A Malaysian tin mine

These photos followed the pictures of the trip with my dad by overnight train to Taiping. So it's quite likely that the purpose of that trip was to inspect a tin mine. Besides working for a taxi company, he also kept the accounts of at least a couple of tin mines.

Tin mining used to occupy a prominent portion of the Malaysian economy—in 1979 Malaysia produced almost a third of the world's tin—then the price collapsed in the mid-1980s and the mines became exhausted. The deposits in Malaysia are alluvial cassiterite. Today tin is an important metal for technology; your phone uses solder. China, Indonesia and Peru appear to be the largest producers at the moment.
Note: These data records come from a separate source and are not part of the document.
--- src/rtl/control_busqueda.sv ---
// Instruction-fetch sequencer: owns the PC, waits LATENCIA cycles per fetch, hands the word to decode.
// Latency LATENCIA cycles from a stable dir_pc to valida; detener holds the delivered word; salto redirects.
// Build with CHEQUEO_ALINEACION_EN to word-align redirect targets and raise the sticky error_alin flag.
module control_busqueda #(
    parameter int          LATENCIA   = 4,
    parameter logic [31:0] PC_INICIO  = 32'h0000_0000,
    parameter int          ANCHO_CONT = 8
) (
    input  logic        clk,
    input  logic        reset,
    output logic [31:0] dir_pc,
    input  logic [31:0] instruccion_mem,
    input  logic        detener,
    input  logic        salto,
    input  logic [31:0] dir_salto,
    output logic [31:0] instruccion,
    output logic [31:0] pc_inst,
    output logic        valida
`ifdef CHEQUEO_ALINEACION_EN
    ,
    output logic        error_alin
`endif
);

    typedef enum logic {ESPERA, ENTREGA} estado_t;

    localparam logic [ANCHO_CONT-1:0] CONT_FIN = ANCHO_CONT'(LATENCIA - 1);

    estado_t               estado;
    logic [ANCHO_CONT-1:0] cont;
    logic [31:0]           destino;

`ifdef CHEQUEO_ALINEACION_EN
    assign destino = {dir_salto[31:2], 2'b00};
`else
    assign destino = dir_salto;
`endif

    always_ff @(posedge clk or posedge reset) begin
        if (reset) begin
            dir_pc      <= PC_INICIO;
            instruccion <= 32'h0;
            pc_inst     <= 32'h0;
            valida      <= 1'b0;
            cont        <= '0;
            estado      <= ESPERA;
`ifdef CHEQUEO_ALINEACION_EN
            error_alin  <= 1'b0;
`endif
        end else if (salto) begin
            // Redirect wins over delivery: a word accepted in this same cycle is dropped.
            dir_pc <= destino;
            valida <= 1'b0;
            cont   <= '0;
            estado <= ESPERA;
`ifdef CHEQUEO_ALINEACION_EN
            if (dir_salto[1:0] != 2'b00) begin
                error_alin <= 1'b1;
            end
`endif
        end else begin
            case (estado)
                ESPERA: begin
                    if (cont == CONT_FIN) begin
                        instruccion <= instruccion_mem;
                        pc_inst     <= dir_pc;
                        valida      <= 1'b1;
                        cont        <= '0;
                        estado      <= ENTREGA;
                    end else begin
                        cont <= cont + 1'b1;
                    end
                end
                ENTREGA: begin
                    if (!detener) begin
                        dir_pc <= dir_pc + 32'd4;
                        valida <= 1'b0;
                        cont   <= '0;
                        estado <= ESPERA;
                    end
                end
                default: begin
                    estado <= ESPERA;
                    cont   <= '0;
                    valida <= 1'b0;
                end
            endcase
        end
    end

endmodule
Sorry about the blemishes in the photos but these are the only ones I have. Here you see a worker breaking the deposits with a water jet, called a monitor.
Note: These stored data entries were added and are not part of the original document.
### src/rtl/riscv_pkg.sv
// Shared load/store encodings and LSU state type, common to the decoder and the LSU.
package riscv_pkg;

   localparam logic [2:0] LSU_B  = 3'b000;
   localparam logic [2:0] LSU_H  = 3'b001;
   localparam logic [2:0] LSU_W  = 3'b010;
   localparam logic [2:0] LSU_BU = 3'b100;
   localparam logic [2:0] LSU_HU = 3'b101;

   typedef enum logic [1:0] {
      LSU_IDLE,
      LSU_BUS,
      LSU_DONE
   } lsu_state_t;

endpackage

### src/rtl/riscv_lsu_align.sv
// Lane steering for a 32-bit data bus: byte enables, store replication, load extract/extend.
module riscv_lsu_align
   import riscv_pkg::*;
(
   input  logic [2:0]  size,
   input  logic [1:0]  addr_lo,
   input  logic [31:0] wd,
   input  logic [31:0] rd,
   output logic [3:0]  be,
   output logic [31:0] wd_lane,
   output logic [31:0] rd_ext,
   output logic        misaligned
);

   logic [7:0]  rd_byte;
   logic [15:0] rd_half;

   always_comb begin
      case (addr_lo)
         2'd0:    rd_byte = rd[7:0];
         2'd1:    rd_byte = rd[15:8];
         2'd2:    rd_byte = rd[23:16];
         default: rd_byte = rd[31:24];
      endcase
      rd_half = addr_lo[1] ? rd[31:16] : rd[15:0];
   end

   // Undefined size encodings fall through to the word case.
   always_comb begin
      be         = 4'b1111;
      wd_lane    = wd;
      rd_ext     = rd;
      misaligned = 1'b0;
      case (size)
         LSU_B, LSU_BU: begin
            be      = 4'b0001 << addr_lo;
            wd_lane = {4{wd[7:0]}};
            rd_ext  = (size == LSU_B) ? {{24{rd_byte[7]}}, rd_byte} : {24'h0, rd_byte};
         end
         LSU_H, LSU_HU: begin
            be         = addr_lo[1] ? 4'b1100 : 4'b0011;
            wd_lane    = {2{wd[15:0]}};
            rd_ext     = (size == LSU_H) ? {{16{rd_half[15]}}, rd_half} : {16'h0, rd_half};
            misaligned = addr_lo[0];
         end
         default: begin
            misaligned = |addr_lo;
         end
      endcase
   end

endmodule

### src/rtl/riscv_lsu.sv
// Load/store unit: turns a core memory request into one req/ack bus transaction and stalls the core.
//
//   state    | meaning
//   ---------+-----------------------------------------------------------
//   LSU_IDLE | waiting for an aligned core request; bus idle
//   LSU_BUS  | bus_req_o held with stable fields until ack or timeout
//   LSU_DONE | result valid, stall released; core request ignored
module riscv_lsu
   import riscv_pkg::*;
#(
   parameter int ADDR_W         = 32,
   parameter int TIMEOUT_CYCLES = 16
) (
   input  logic              clk,
   input  logic              reset,
   input  logic              core_req_i,
   input  logic              core_we_i,
   input  logic [2:0]        core_size_i,
   input  logic [31:0]       core_addr_i,
   input  logic [31:0]       core_wd_i,
   output logic [31:0]       core_rd_o,
   output logic              core_stall_o,
   output logic              misaligned_o,
   output logic              bus_err_o,
   output logic              bus_req_o,
   output logic              bus_we_o,
   output logic [3:0]        bus_be_o,
   output logic [ADDR_W-1:0] bus_addr_o,
   output logic [31:0]       bus_wd_o,
   input  logic [31:0]       bus_rd_i,
   input  logic              bus_ack_i
);

   localparam int CNT_W = (TIMEOUT_CYCLES > 1) ? $clog2(TIMEOUT_CYCLES) : 1;

   lsu_state_t       state;
   logic [2:0]       size_q;
   logic [1:0]       addr_lo_q;
   logic [CNT_W-1:0] cnt;

   logic [2:0]  sel_size;
   logic [1:0]  sel_addr_lo;
   logic [3:0]  be;
   logic [31:0] wd_lane;
   logic [31:0] rd_ext;
   logic        misaligned;
   logic        timeout_hit;

   // In IDLE the aligner looks at the live request; afterwards at the latched access.
   assign sel_size    = (state == LSU_IDLE) ? core_size_i : size_q;
   assign sel_addr_lo = (state == LSU_IDLE) ? core_addr_i[1:0] : addr_lo_q;

   riscv_lsu_align u_align (
      .size       (sel_size),
      .addr_lo    (sel_addr_lo),
      .wd         (core_wd_i),
      .rd         (bus_rd_i),
      .be         (be),
      .wd_lane    (wd_lane),
      .rd_ext     (rd_ext),
      .misaligned (misaligned)
   );

   assign misaligned_o = (state == LSU_IDLE) && core_req_i && misaligned;
   assign core_stall_o = ((state == LSU_IDLE) && core_req_i && !misaligned) || (state == LSU_BUS);
   assign timeout_hit  = (TIMEOUT_CYCLES != 0) && (int'(cnt) == TIMEOUT_CYCLES - 1);

   always_ff @(posedge clk or posedge reset) begin
      if (reset) begin
         state      <= LSU_IDLE;
         size_q     <= LSU_W;
         addr_lo_q  <= 2'b00;
         cnt        <= '0;
         bus_req_o  <= 1'b0;
         bus_we_o   <= 1'b0;
         bus_be_o   <= 4'b0000;
         bus_addr_o <= '0;
         bus_wd_o   <= 32'h0;
         core_rd_o  <= 32'h0;
         bus_err_o  <= 1'b0;
      end else begin
         bus_err_o <= 1'b0;
         case (state)
            LSU_IDLE: begin
               if (core_req_i && !misaligned) begin
                  state      <= LSU_BUS;
                  size_q     <= core_size_i;
                  addr_lo_q  <= core_addr_i[1:0];
                  cnt        <= '0;
                  bus_req_o  <= 1'b1;
                  bus_we_o   <= core_we_i;
                  bus_be_o   <= be;
                  bus_addr_o <= {core_addr_i[ADDR_W-1:2], 2'b00};
                  bus_wd_o   <= wd_lane;
               end
            end
            LSU_BUS: begin
               // Ack wins over a timeout landing in the same cycle.
               if (bus_ack_i) begin
                  state     <= LSU_DONE;
                  bus_req_o <= 1'b0;
                  if (!bus_we_o) begin
                     core_rd_o <= rd_ext;
                  end
               end else if (timeout_hit) begin
                  state     <= LSU_DONE;
                  bus_req_o <= 1'b0;
                  core_rd_o <= 32'h0;
                  bus_err_o <= 1'b1;
               end else begin
                  cnt <= cnt + 1'b1;
               end
            end
            LSU_DONE: begin
               state <= LSU_IDLE;
            end
            default: begin
               state <= LSU_IDLE;
            end
         endcase
      end
   end

endmodule

### config.mk
export PLATFORM = sky130hd
export DESIGN_NAME = riscv_lsu
export DESIGN_NICKNAME = d
export VERILOG_FILES = /design/src/rtl/riscv_pkg.sv /design/src/rtl/riscv_lsu_align.sv /design/src/rtl/riscv_lsu.sv
export SDC_FILE = /design/constraint.sdc
export NUM_CORES = 1
export LEC_CHECK = 0
export ABC_AREA = 1
export BUFFER_PORTS_ARGS = -buffer_cell sky130_fd_sc_hd__buf_2
export CAP_MARGIN = 20
export CORE_ASPECT_RATIO = 2
export CORE_UTILIZATION = 40
export CTS_BUF_LIST = sky130_fd_sc_hd__clkbuf_4 sky130_fd_sc_hd__clkbuf_8
export DETAILED_ROUTE_END_ITERATION = 6
export MAX_ROUTING_LAYER = met4
export PLACE_DENSITY_LB_ADDON = 0.15
export SETUP_SLACK_MARGIN = 0.5
export SYNTH_ARGS = -nofsm -noshare
export SYNTH_HDL_FRONTEND = slang
export SYNTH_SLANG_ARGS = --single-unit
### constraint.sdc
create_clock -name clk -period 11 [get_ports clk]
set_input_delay 1.65 -clock clk [delete_from_list [all_inputs] [get_ports clk]]
set_output_delay 1.65 -clock clk [all_outputs]
set_load 0.05 [all_outputs]
==> run_results.csv, run 1 <==
group,metric,value,unit
run_status,run_status,"complete, but fails checks",
run_status,violations,"DRC",
setup_path,worstPathMaxFanout,51,
cts,cts.reportedPaths.clkPinSlew,0.10,ns
routing,finalWirelength,15.5,mm
cts,cts_buffer_depth,2,
setup_path,required,9.35,ns
pwr,p_leak,0.00401,uW
sta,finalWorstSetupSlack,5.69,ns
cells_and_area,num_antenna_cells,0,
cells_and_area,fill_cells,1427,
placement,place_inst,1027,
yosys,synth_cell_types,30,
pwr,power_density,374,nW/um^2
floorplan,die_area,13900,um^2
global_routing,grt_max_degree,100,
routing,drtPass1Iterations,7,
yosys,synth_most_common_cell,"nand2_1",
cts,h-tree-depth,3,
cells_and_area,final_area,6690,um^2
yosys,synth_area_leader_cell,"dfrtp_1",
global_routing,antenna_found_initial,0,
floorplan,die_w,84.0,um
sta,layout_min_cycle_time,5.31,ns
cts,postCtsHoldBufs,0,
cts,cts-resized-gates,0,
yosys,ys_seq_area_share,52.1,%
pwr,ir_worst_vdd,180,uV
routing,vias,5181,
placement,place.gp.congestion,0.887,
sta,setup_tns,0,ns
sta,fmax,188,MHz
setup_path,cp-end-kind,"output pin",
yosys,netlist_area,5380,um^2
floorplan,fp.dieH,166,um
global_routing,grt_use_total,23.1,%
yosys,yosys_warnings,0,
floorplan,rows,59,
yosys,synth_edf_count,0,
sta,period_share,48.2,%
min_path,hp-class,"flop to flop",
floorplan,pin_count,209,
yosys,synth_top_area_share,51.6,%
setup_path,critPathLaunchType,"input pin",
cells_and_area,num-nets-final,992,
setup_path,worstSetupPathType,"input pin to output pin",
placement,dp_slack,5.69,ns
cts,cts_tree,"built",
global_routing,grt_pass1_wl,24.8,mm
cts,cts_num_sinks,112,
pwr,design_power_total,2500,uW
cts,clkLatencyLatePin,0.37,ns
yosys,synth_area_per_cell,7.67,um^2
placement,dp_hpwl,11.2,mm
yosys,synthCells,701,
cts,cts_root_buffer,"clkbuf_8",
sta,final_hold_viol_count,0,
setup_path,arrival,3.66,ns
sta,setup_viol,0,
routing,via_per_inst,4.96,
global_routing,grt_pass1_vias,5056,
cells_and_area,area_delta_synth_final,24.3,%
routing,drc,32,
cells_and_area,instances_no_fill,1044,
cts,post-cts-setup-buffer-count,0,
yosys,ys_async_sr_fraction,100,%
job,max_cap_violations,0,
routing,ant_nets,0,
sta,slew_violations,0,
cts,numCtsBuffers,9,
yosys,synth_area_leaders,"dfrtp_1, nand2_1, nand3_1, o21ai_0, inv_1",
sta,rsz0062_at_grt,"false",
sta,slew_headroom,32.0,%
routing,routedWlPerCell,14.8,um
sta,tightest_slew,1.02,ns
cells_and_area,drive_above_1_share,28.0,%
sta,finClkSkew,0.0123,ns
placement,io_buffers,206,
yosys,ys_ff_latch,112,
global_routing,overflow,0,
routing,drt_iter0_markers,270,
yosys,synth_top_cells_by_count,"nand2_1, dfrtp_1, nand3_1, inv_1, o21ai_0",
floorplan,core-area,13100,um^2
placement,postPlaceCellArea,6470,um^2
floorplan,start_util,41.2,%
yosys,ys.flop_type,"dfrtp_1",
metrics by stage:
stage                     utilization [%]  hold WS, ns
after global placement               49.5        0.449
after CTS                            51.0        0.483
after floorplan                         -        0.442
after detailed placement             49.5        0.455
final                                51.2        0.479
after global routing                 51.2        0.496
final timing paths:
path	start	end	slack, ns	depth (start not counted)
setup / recovery	core_size_i[1]	core_stall_o	5.69	10
hold / removal	size_q[0]$_DFFE_PP0P_	size_q[0]$_DFFE_PP0P_	0.48	2
setup reg to reg	state[0]$_DFFE_PP0P_	bus_wd_o[16]$_DFFE_PP0P_	7.57	11
hold reg to reg	size_q[0]$_DFFE_PP0P_	size_q[0]$_DFFE_PP0P_	0.48	2
max in group asynchronous	reset	size_q[0]$_DFFE_PP0P_	8.41	3
min in group asynchronous	reset	bus_addr_o[3]$_DFFE_PP0P_	1.36	2
state kept, by name, indices dropped and copies added, names as in the netlist:
signal / cells
bus_err_o: 1
state: 2
bus_addr_o: 30
bus_be_o: 4
bus_req_o: 1
addr_lo_q: 2
bus_we_o: 1
core_rd_o: 32
size_q: 3
cnt: 4
bus_wd_o: 32
layout make-up:
type                            count  area, um^2  area share [%]
Inverter                           44         168            2.51
Clock buffer                       10         138            2.06
Multi-Input combinational cell    508        2240            33.5
Tap cell                          152         190            2.84
Sequential cell                   112        2800            41.9
Timing Repair Buffer              212        1100            16.4
Clock inverter                      6        50.0           0.749
layer usage:
metal	global-route usage (%)	vias up	routed length, um
met2	40.2	170	8240
li1	-	2575	-
met4	10.7	0	503
met3	2.93	30	763
met5	-	-	0
met1	26.2	2406	5970
cells in the final DEF (no fill, tap or decap), types with 2 or more instances in the layout:
cell and n:
nor2_1 13, inv_1 39, nand3_1 81, nor2_2 2, inv_6 2, dfrtp_1 111
o21ai_1 21, inv_2 4, conb_1 2, clkbuf_8 10, a21oi_1 18, nor3_1 2
a21o_1 8, nand2_1 307, o21ai_0 36, nor2_4 4, nand2_2 4, buf_2 206
buf_4 5
cell families after synthesis:
| logic type | Yosys count | synth area share [%] |
|---|---|---|
| fa+ha+maj | 1 | 0.233 |
| flops | 112 | 52.1 |
| other cells | 1 | 0.0697 |
| xor+xnor | 2 | 0.326 |
| buf+inv | 82 | 6.58 |
| compound gates | 86 | 8.54 |
| simple gates | 417 | 32.1 |
report_power, final:
| group | internal, uW | switching [uW] | total, uW |
|---|---|---|---|
| registers | 606 | 109 | 715 |
| clock network | 92.1 | 148 | 240 |
| logic | 345 | 1200 | 1540 |
| total | 1040 | 1450 | 2500 |
critical path, stage by stage:
cell and delay (ns):
buf_2 0.09, inv_1 0.07, nand2_1 0.05, nand2_1 0.07, buf_4 0.37, o21ai_1 0.15
nand2_2 0.76, nand2_4 0.06, nand2_1 0.09, buf_2 0.25
No activity file was read; power rests on OpenSTA's default activity.
==> inputs of run 2 (changes only) <==
- clock period: 11 -> 4.65 ns (I/O delays scaled with it)
==> run 2 against run 1 <==
The run still ends with DRC left. Non-clock buffer count increased by 2. Sequential power grew 140%. Routed wire length up 1.5%. Critical path type is now flop to output pin. Global-route usage grew 0.49 points. Final area hardly changed. Via count grew 0.87%. Combinational power rose by 140%. Clock skew rose by 0.00055 ns. Worst setup slack got worse by 4.4 ns. First-iteration DRC count fell by 13%. Power up 140%.
==> run_results.csv, run 2 (synthesis results as in run 1) <==
group,metric,value,unit
run_status,run_status,"complete, but fails checks",
run_status,violations,"DRC",
global_routing,grt_use_total,23.6,%
cts,cts_buffer_depth,2,
routing,finalWirelength,15.7,mm
cts,cts.reportedPaths.clkPinSlew,0.11,ns
sta,period_share,71.3,%
floorplan,core-area,13100,um^2
global_routing,grt_pass1_wl,25.0,mm
cells_and_area,drive_above_1_share,28.1,%
sta,fmax,302,MHz
setup_path,required,3.95,ns
routing,ant_nets,0,
sta,setup_viol,0,
floorplan,start_util,41.2,%
cts,cts_root_buffer,"clkbuf_8",
floorplan,rows,59,
cts,cts_num_sinks,112,
cells_and_area,final_area,6680,um^2
sta,layout_min_cycle_time,3.31,ns
cells_and_area,final_common_cell,"nand2_1",
global_routing,overflow,0,
global_routing,grt_max_degree,101,
cts,cts_tree,"built",
job,max_cap_violations,0,
cts,post-cts-setup-buffer-count,0,
cells_and_area,fill_cells,1392,
routing,via_per_inst,5.00,
cells_and_area,top_regs,"bus_wd_o x32, core_rd_o x32, bus_addr_o x30",
floorplan,fp.dieH,166,um
pwr,p_sw_share,58.4,%
routing,drc,32,
min_path,hp-class,"input pin to asynchronous set/reset pin",
cells_and_area,multi_input_comb_area,2240,um^2
cells_and_area,num_antenna_cells,0,
pwr,p_leak,0.00402,uW
pwr,seqPwrFrac,28.7,%
cells_and_area,register_area,2800,um^2
floorplan,die_w,84.0,um
routing,routedWlPerCell,15.0,um
setup_path,worstSetupPathType,"flop to output pin",
setup_path,rr_worst_depth,10,
sta,rsz0062_at_grt,"false",
routing,vias,5226,
placement,place.gp.congestion,0.919,
cells_and_area,mostFrequentLayoutCells,"nand2_1, buf_2, dfrtp_1",
placement,postPlaceCellArea,6510,um^2
sta,setup_tns,0,ns
pwr,p_clk_share,9.1,%
cts,h-tree-depth,3,
floorplan,pin_count,209,
sta,slew_headroom,33.8,%
routing,drtPass1Iterations,7,
sta,finClkSkew,0.0128,ns
cts,clkLatencyLatePin,0.38,ns
sta,final_hold_viol_count,0,
cts,numCtsBuffers,9,
placement,io_buffers,206,
pwr,power_density,883,nW/um^2
pwr,combinationalPowerShare,62.2,%
pwr,ir_worst_vdd,381,uV
cells_and_area,num-nets-final,994,
pwr,switchingPower,3450,uW
global_routing,antenna_found_initial,0,
global_routing,grt_pass1_vias,5057,
sta,slew_violations,0,
setup_path,critPathLaunchType,"flop",
routing,drt_iter0_markers,235,
setup_path,worstPathMaxFanout,15,
sta,tightest_slew,0.994,ns
placement,dp_hpwl,11.5,mm
cts,postCtsHoldBufs,0,
floorplan,die_area,13900,um^2
cells_and_area,area_delta_synth_final,24.2,%
cts,cts-resized-gates,0,
pwr,internal-power,2450,uW
setup_path,arrival,2.62,ns
setup_path,cp-end-kind,"output pin",
run 2: final timing paths:
path | slack (ns) | from | to
max | 1.34 | state[0]$_DFFE_PP0P_ | misaligned_o
min | 0.42 | reset | bus_we_o$_DFFE_PP0P_
max reg2reg | 1.71 | state[0]$_DFFE_PP0P_ | bus_wd_o[21]$_DFFE_PP0P_
min reg2reg | 0.48 | bus_addr_o[5]$_DFFE_PP0P_ | bus_addr_o[5]$_DFFE_PP0P_
max in group asynchronous | 3.30 | reset | core_rd_o[0]$_DFFE_PP0P_
min in group clk | 0.48 | bus_addr_o[5]$_DFFE_PP0P_ | bus_addr_o[5]$_DFFE_PP0P_
run 2: metal layers:
layer	track usage (%)	vias up	wire [um]
met5	-	-	0
met4	11.7	0	605
met3	2.73	39	713
met2	40.7	194	8260
met1	26.9	2404	6130
li1	-	2589	-
run 2: stage by stage:
stage	worst slack, ns	util (%)	hold WS [ns]	instances	total power, uW
global placement	1.62	49.6	0.449	1029	5370
floorplan	0.995	-	0.442	702	4510
CTS	1.25	51.1	0.423	1045	5970
finish	1.34	51.1	0.415	1045	5900
detailed placement	1.54	49.9	0.455	1030	5420
global route	1.09	51.1	0.461	1045	6300
run 2: worst max-delay path, stage by stage, from the launching register on:
cell and delay [ns]:
dfrtp_1 0.43, inv_1 0.08, nand2_1 0.16, nand2_1 0.10, nand2_1 0.34, o21ai_1 0.28, nand2_2 0.23, nor3_1 0.29
buf_2 0.32
run 2: cell type report:
| type | instances | area share [%] |
|---|---|---|
| sequential | 112 | 42.0 |
| multi-input combinational | 508 | 33.5 |
| timing repair buffer | 214 | 16.6 |
| tap | 152 | 2.85 |
| inverter | 44 | 2.51 |
| clock buffer | 9 | 1.85 |
| clock inverter | 6 | 0.655 |
run 2: power groups by stage:
stage | registers, uW | logic (uW) | clock network (uW)
floorplan | 3130 | 1380 | 0
global placement | 1710 | 3670 | 0
detailed placement | 1710 | 3710 | 0
CTS | 1700 | 3710 | 561
global route | 1750 | 3960 | 591
finish | 1690 | 3670 | 537
==> inputs of run 3 (changes only) <==
- clock period: 4.65 -> 3 ns (I/O delays scaled with it)
==> run 3 against run 2 <==
The flow still finishes with violations (DRC). Highest routed layer unchanged. Clock power rose by 82%. Critical endpoint unchanged. Via count increased by 0.69%. Largest power group unchanged. Die area did not move. Clock-buffer cell count unchanged.
==> run_results.csv, run 3 (synthesis results as in run 1) <==
group,metric,value,unit
setup_path,rr_worst_depth,12,
floorplan,start_util,41.2,%
placement,place.gp.congestion,0.872,
setup_path,cp-end-kind,"output pin",
min_path,hp-class,"input pin to asynchronous set/reset pin",
cts,cts_buffer_depth,2,
cts,cts_root_buffer,"clkbuf_8",
sta,setup_tns,0,ns
global_routing,grt_pass1_vias,5208,
run_status,violations,"DRC",
routing,vias,5262,
setup_path,timing.rr.start,"state[0]$_DFFE_PP0P_",
sta,layout_min_cycle_time,2.46,ns
setup_path,required,2.55,ns
global_routing,overflow,0,
cts,numCtsBuffers,9,
sta,slew_violations,0,
cells_and_area,register_area,2800,um^2
setup_path,reg2reg_to,"core_rd_o[14]$_DFFE_PP0P_",
cells_and_area,num-nets-final,1003,
global_routing,antenna_found_initial,0,
setup_path,worstPathMaxFanout,7,
sta,fmax,407,MHz
floorplan,core-area,13100,um^2
sta,tightest_slew,0.768,ns
routing,drt_iter0_markers,273,
routing,finalWirelength,16.2,mm
setup_path,cpPeakStageDelay,0.42,ns
pwr,power_density,1380,nW/um^2
cells_and_area,top_regs,"bus_wd_o x32, core_rd_o x32, bus_addr_o x30",
floorplan,die_w,84.0,um
run_status,run_status,"complete, but fails checks",
floorplan,rows,59,
sta,final_hold_viol_count,0,
cells_and_area,multi_input_comb_area,2330,um^2
routing,drtPass1Iterations,6,
routing,ant_nets,0,
cells_and_area,drive_above_1_share,29.6,%
sta,period_share,81.8,%
sta,slew_headroom,48.7,%
routing,drc,26,
pwr,ir_worst_vdd,1040,uV
setup_path,arrival,2.01,ns
cells_and_area,final_common_cell,"nand2_1",
global_routing,grt_use_total,24.2,%
setup_path,r2r_setup_slack,0.68,ns
global_routing,grt_max_degree,75,
cells_and_area,num_antenna_cells,0,
floorplan,pin_count,209,
job,max_cap_violations,0,
setup_path,crit_slowest_cell,"dfrtp_1",
pwr,p_leak,0.00410,uW
cts,cts_num_sinks,112,
placement,dp_hpwl,11.6,mm
setup_path,worstSetupPathType,"flop to output pin",
sta,setup_viol,0,
routing,via_per_inst,4.99,
setup_path,critPathLaunchType,"flop",
sta,finClkSkew,0.0121,ns
cells_and_area,utilization,52.8,%
setup_path,path_cells,"buf_4, nor2_4, buf_4, o21ai_4, o21ai_4, nand2_4, nor3_4, buf_6",
global_routing,grt_pass1_wl,25.5,mm
floorplan,die_area,13900,um^2
cells_and_area,fill_cells,1351,
cts,clkLatencyLatePin,0.38,ns
cts,cts_tree,"built",
placement,io_buffers,206,
cells_and_area,mostFrequentLayoutCells,"nand2_1, buf_2, dfrtp_1",
cts,h-tree-depth,3,
cts,postCtsHoldBufs,0,
sta,rsz0062_at_grt,"true",
cts,cts.reportedPaths.clkPinSlew,0.12,ns
floorplan,fp.dieH,166,um
cells_and_area,area_delta_synth_final,28.3,%
routing,routedWlPerCell,15.4,um
run 3: cell types whose count changed in the layout (fill, tap and decap cells not counted), sizes merged:
cell,change
nand2,+1
clkinvlp,+1
buf,+8
bufinv,+1
inv,-1
run 3: stage by stage:
stage / hold slack, ns / total power [uW] / worst slack, ns / cell area, um^2 / cells
CTS: 0.200 / 9480 / 0.503 / 6800 / 1048
global route: 0.218 / 10200 / 0.449 / 6900 / 1055
global placement: 0.448 / 8320 / 0.514 / 6540 / 1030
floorplan: 0.442 / 7000 / 0.696 / 5390 / 702
detailed placement: 0.453 / 8370 / 0.448 / 6540 / 1030
finish: 0.183 / 9530 / 0.545 / 6900 / 1055
run 3: worst max-delay path by stage:
stage,startpoint,endpoint,slack [ns],depth (start not counted)
global placement,state[1]$_DFFE_PP0P_,core_stall_o,0.51,8
floorplan,state[0]$_DFFE_PP0P_,misaligned_o,0.70,8
global route,state[0]$_DFFE_PP0P_,misaligned_o,0.45,8
finish,state[0]$_DFFE_PP0P_,misaligned_o,0.54,8
detailed placement,state[1]$_DFFE_PP0P_,core_stall_o,0.45,8
CTS,state[1]$_DFFE_PP0P_,core_stall_o,0.50,8
run 3: final cells by class:
| class | instances | share of cell area, % |
|---|---|---|
| clock buffers | 9 | 1.80 |
| clock inverters | 7 | 1.25 |
| inverters | 44 | 2.45 |
| multi-input cells | 509 | 33.7 |
| flip-flops and latches | 112 | 40.6 |
| well taps | 152 | 2.76 |
| repair buffers | 222 | 17.4 |
run 3: power breakdown:
| part | leakage, uW | switching, uW | internal [uW] | total [uW] |
|---|---|---|---|---|
| clock | 0.000104 | 572 | 404 | 977 |
| combinational | 0.00257 | 4530 | 1420 | 5950 |
| sequential | 0.00142 | 384 | 2220 | 2610 |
The gravel slurry is then pumped up to a top of a palong with sluices where the heavier minerals sink and are trapped in dividers and later harvested. In the picture is a tank of diesel for the machinery. The tailings are returned to other pits and the water reused.

Tin mining leaves large holes in the ground. In those days nobody thought to legislate rehabilitation so these ponds became scars on the earth. The resort The Mines near KL are built on a former mine with the hole now serving as a lake.

In 2007, the house magazine of the engineering body in Malaysia published an article on the history of tin mining in Malaysia.

Tin mining brought many Chinese immigrants to Malaya in the 19th century. I probably would not be writing this were it not for this history.